Wednesday, June 15, 2016

No, no and no

Your query letter should NOT include large blocks of text in italic.



Your query letter should NOT have anything decorative in it, like this pretty blue stripe. (Watch for "image.gif" as an attachment, when you're not sending attachments.) TEST your email on a different computer if you're not sure if this is happening.



Your query letter should NOT be a big bloc O'Text.

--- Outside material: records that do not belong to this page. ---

==> config.mk <==
export PLATFORM = sky130hd
export DESIGN_NAME = lfir_mul
export DESIGN_NICKNAME = d
export VERILOG_FILES = /design/src/lfir_pkg.sv /design/src/lfir_mul.sv
export SDC_FILE = /design/constraint.sdc
export NUM_CORES = 1
export LEC_CHECK = 0
export BUFFER_PORTS_ARGS = -buffer_cell sky130_fd_sc_hd__buf_2
export CAP_MARGIN = 20
export CELL_PAD_IN_SITES_DETAIL_PLACEMENT = 1
export CELL_PAD_IN_SITES_GLOBAL_PLACEMENT = 1
export CORE_MARGIN = 2
export CORE_UTILIZATION = 40
export CTS_CLUSTER_SIZE = 12
export DETAILED_ROUTE_END_ITERATION = 8
export PLACE_DENSITY_LB_ADDON = 0.3
export REMOVE_ABC_BUFFERS = 1
export SLEW_MARGIN = 10
export SYNTH_ARGS = -nofsm -noshare
export SYNTH_HDL_FRONTEND = slang
export SYNTH_SLANG_ARGS = --single-unit
export TNS_END_PERCENT = 20
==> constraint.sdc <==
create_clock -name clk -period 8.2 [get_ports clk]
set_clock_uncertainty 0.15 [all_clocks]
set_input_delay 0.41 -clock clk [delete_from_list [all_inputs] [get_ports clk]]
set_output_delay 0.41 -clock clk [all_outputs]
set_load 0.05 [all_outputs]
==> src/lfir_pkg.sv <==
// Shared types and constants for the long FIR convolution filter.
`default_nettype none

package lfir_pkg;

  localparam int SAMPLE_W    = 24;
  localparam int COEF_W      = 18;
  localparam int GAIN_W      = 16;
  localparam int TAPS_W      = 11;
  localparam int COEF_IDX_W  = 10;
  localparam int PROD_W      = SAMPLE_W + COEF_W;
  localparam int CHUNK_W     = 23;
  localparam int CHUNKS      = 3;
  localparam int S_TDATA_W   = 56;
  localparam int M_TDATA_W   = 24;
  localparam int APB_DATA_W  = 32;
  localparam int APB_ADDR_W  = 3;

  localparam int MAX_TAPS_DEFAULT = 1024;

  localparam logic [GAIN_W-1:0]   GAIN_RESET = 16'd4096;
  localparam logic [SAMPLE_W-1:0] SAMPLE_MAX = 24'h7FFFFF;
  localparam logic [SAMPLE_W-1:0] SAMPLE_MIN = 24'h800000;

  typedef enum logic [0:0] {
    REG_GAIN = 1'b0,
    REG_TAPS = 1'b1
  } reg_idx_t;

endpackage

`default_nettype wire

==> src/lfir_mul.sv <==
// Shared registered signed multiplier used for taps and gain scaling.
`default_nettype none

module lfir_mul (
  input  wire logic                                clk,
  input  wire logic signed [lfir_pkg::SAMPLE_W-1:0] a,
  input  wire logic signed [lfir_pkg::COEF_W-1:0]   b,
  output logic      signed [lfir_pkg::PROD_W-1:0]   prod
);

  import lfir_pkg::*;

  always_ff @(posedge clk) begin
    prod <= a * b;
  end

endmodule

`default_nettype wire

==> impl_metrics.yaml <==
global_route:
  antenna_found_initial: 0
  grt_pass1_wl_um: 73800
  gr-total-overflow: 0
  first_global_vias: 13810
  grt_use_total_pct: 22.0
  grt_max_degree: 25
die:
  num_rows: 74
  num_io_pins: 85
  die_area_sq_mm: 0.0429
  die_y_um: 207
  initial_utilization_pct: 40.5
  die_x_um: 207
  coreArea_sq_mm: 0.0407
routing:
  totalWireLength_um: 43900
  num_vias: 11666
  vias_per_cell: 4.96
  dr.pass1.iters: 5
  routedWlPerCell_um: 18.7
  dr.first_iter.drc_count: 474
  postRouteAntennaNets: 0
  drc: 0
yosys:
  synth_seq_cells: 42
  synth_top_area_share_pct: 51.6
  synth_commonest_cells: "503 x inv_1, 425 x fa_1, 270 x nand2_1, 154 x and2_1, 105 x ha_1"
  synth.avg_cell_area_sq_um: 9.12
  synth_ff_type: "dfxtp_1"
  synth_area_sq_mm: 0.0165
  postSynthCellCount: 1809
  async_reset_ff_share_pct: 0
  synth.most_common_cell: "inv_1"
  ys_top_cells_by_area: "fa_1 52%, inv_1 11%, ha_1 8.0%"
  synth_edf_count: 0
  yosys_warnings: 0
  ys_seq_area_share_pct: 5.10
  yosysUniqueCellTypes: 62
  yosysTopAreaCell: "fa_1"
critical_path:
  path_class: "in -> reg"
  crit_path_start_kind: "input port"
  crit_required_ps: 8270
  worstPathArrival_ps: 6740
  cp-end-kind: "flop"
  path_max_fanout: 18
status:
  outcome: "finished clean"
layout:
  drive_above_1_share_pct: 6.15
  final_nets: 2394
  top_regs: "prod (42)"
  top_register: "prod"
  area_growth_pct: 5.65
  largest_reg_flops: 42
  antenna_cells: 0
  instances_no_fill: 2354
flow_run:
  drv_cap: 0
timing:
  tns_ps: 0
  fin_crit_ps: 6670
  max_freq_mhz: 150
  grt_setup_unrepaired: "no"
  finalWorstSetupSlack_ps: 1530
  tightest_slew_ps: 794
  relSlewSlack_pct: 45.7
  period_share_pct: 81.4
  hold_viol_final: 0
  slew_viol_final: 0
  setup_violations: 0
clock_tree:
  cts_root_buffer: "clkbuf_16"
  holdBufCountCts: 0
  h-tree-depth: 2
  clock_path_buffers: 2
  clock-sinks: 42
  cts_tree: "yes"
  numCtsBuffers: 5
  postCtsSetupBuffers: 0
  cts_resized: 0
  cts.clk_slew.worst_paths_ps: 80
place:
  dp.cells: 2346
  dp_hpwl_um: 36400
  preCtsSetupSlack_ps: 1090
  portBuffers: 84
  place_congestion: 0.865
min_path:
  hp-class: "in -> reg"
metrics by stage:
step	hold WS, ps	area (sq um)	util [%]
after floorplan	382	16200	-
after global routing	456	17400	42.8
after global placement	728	17300	42.4
after CTS	429	17400	42.8
after detailed placement	731	17300	42.4
final	430	17400	42.8
worst paths after layout:
path              start  slack (ps)  cells after the start       end
hold / removal     b[0]         430                      2   prod[0]
setup / recovery  b[17]        1530                     20  prod[40]
cell usage in the layout, fill, tap and decap left out, types with 3 or more instances in the layout:
master	synthesis	final
nand4_1	6	6
fa_1	425	425
xor2_1	11	11
a31oi_1	3	3
nor2_1	31	31
and2_1	154	154
nor3_1	12	12
o21ai_1	5	5
inv_1	503	503
buf_2	3	84
ha_1	105	105
a21oi_1	30	30
nand2b_1	10	10
a2111oi_0	3	3
a21o_1	11	11
nor3b_1	3	3
dfxtp_1	42	42
nand2_1	270	270
o21ai_0	10	10
nand3_1	8	8
o21bai_1	5	5
o21a_1	4	4
clkbuf_16	0	5
xnor2_1	29	29
critical path: stages:
cell and delay [ps]:
buf_2 270, clkinv_1 580, nor2_1 300, fa_1 480
fa_1 540, fa_1 440, fa_1 420, fa_1 520
inv_1 50, fa_1 470, inv_1 50, ha_1 480
nand2_1 90, o21ai_1 210, a31oi_1 60, o21ai_0 300
a22oi_2 270, o41ai_4 450, mux2i_1 240, nand4_1 90
cell families (layout without fill, tap and decap cells):
family,count (synthesis),after routing,share of synthesized area (%)
simple gates,510,510,14.9
flops,42,42,5.10
fa+ha+maj,530,530,59.6
xor+xnor,40,40,2.12
compound gates,99,99,4.80
mux,2,2,0.121
buf+inv,586,599,13.4
routing by layer:
layer / global-route usage, % / part of all wire (%) / up-vias
li1: - / - / 5184
met1: 26.9 / 41 / 6229
met2: 41.0 / 54 / 185
met3: 2.37 / 2.8 / 68
met4: 6.08 / 2.6 / 0
met5: 0 / 0 / -
final cells by class:
type	instances	area, sq um
clock buffers	6	129
clock inverters	2	13.8
multi-input cells	1181	13400
well taps	532	666
flip-flops and latches	42	841
fillers	4819	23300
inverters	506	1900
repair buffers	85	428
Power is left out: the tool's default activity adds up to more than one toggle a clock period on the data nets, which glitch-free logic cannot reach.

Break up paragraphs into 3 or 4 lines, then add a blank line to create white space.
Big blocs o'text are almost impossible to read. Making your query harder to read is
not a good idea.


5 comments:

Brittany said...

Gmail has an option at the end of the formatting bar for "Remove formatting." I am a BIG fan of this. When assembling a query email I'd be pulling from 2-3 different documents (query, pages, synopsis) that each had their own formatting, plus the default Gmail formatting. But with one button, it's all standardized. It even handles putting in the spaces between paragraphs. You do have to go back in and add any formatting later (I very quickly memorized the italics in my first ten pages) but it's a small price to pay for an email that looks tidy and professional every time.

nightsmusic said...

All three of those examples just hurt my eyes.

Colin Smith said...

You can always create a version of your query and pages in Notepad (or whatever the Mac equivalent is) and use that to copy-paste into email. That should help reduce (or eliminate) any special formatting.

Unknown said...

Sorry guys, the blue stripe is mine - its been there for so long I just didn't see it when sending emails... Now I see it it looks like I'm trying to make my emails into birthday cakes or something. The image. gif. thing is from the signature section in options/emails so has been deleted. I tell you what it was worth sending the Query in just to get that sorted! Otherwise who knows how many more 'pretty blue stripes' I might have sent out.
Thanks Shark

DLM said...

Writing, for me, is fundamentally visual and aural as well as mental. We're told often, as authors, to read the work aloud - but nobody remembers to LOOK at it from a distance, to see its literal visual balance on a page.

Though reading is most often a silent activity, we still have to hear it with our brains. Rhythm is powerful, and you can see some reflection of it in the relative sizes of your paragraphs, pages, chapters. PDF'ing a piece is a good way to look at it and ONLY look at it, to see it and not fall in some crack to fiddle details and stop seeing the whole.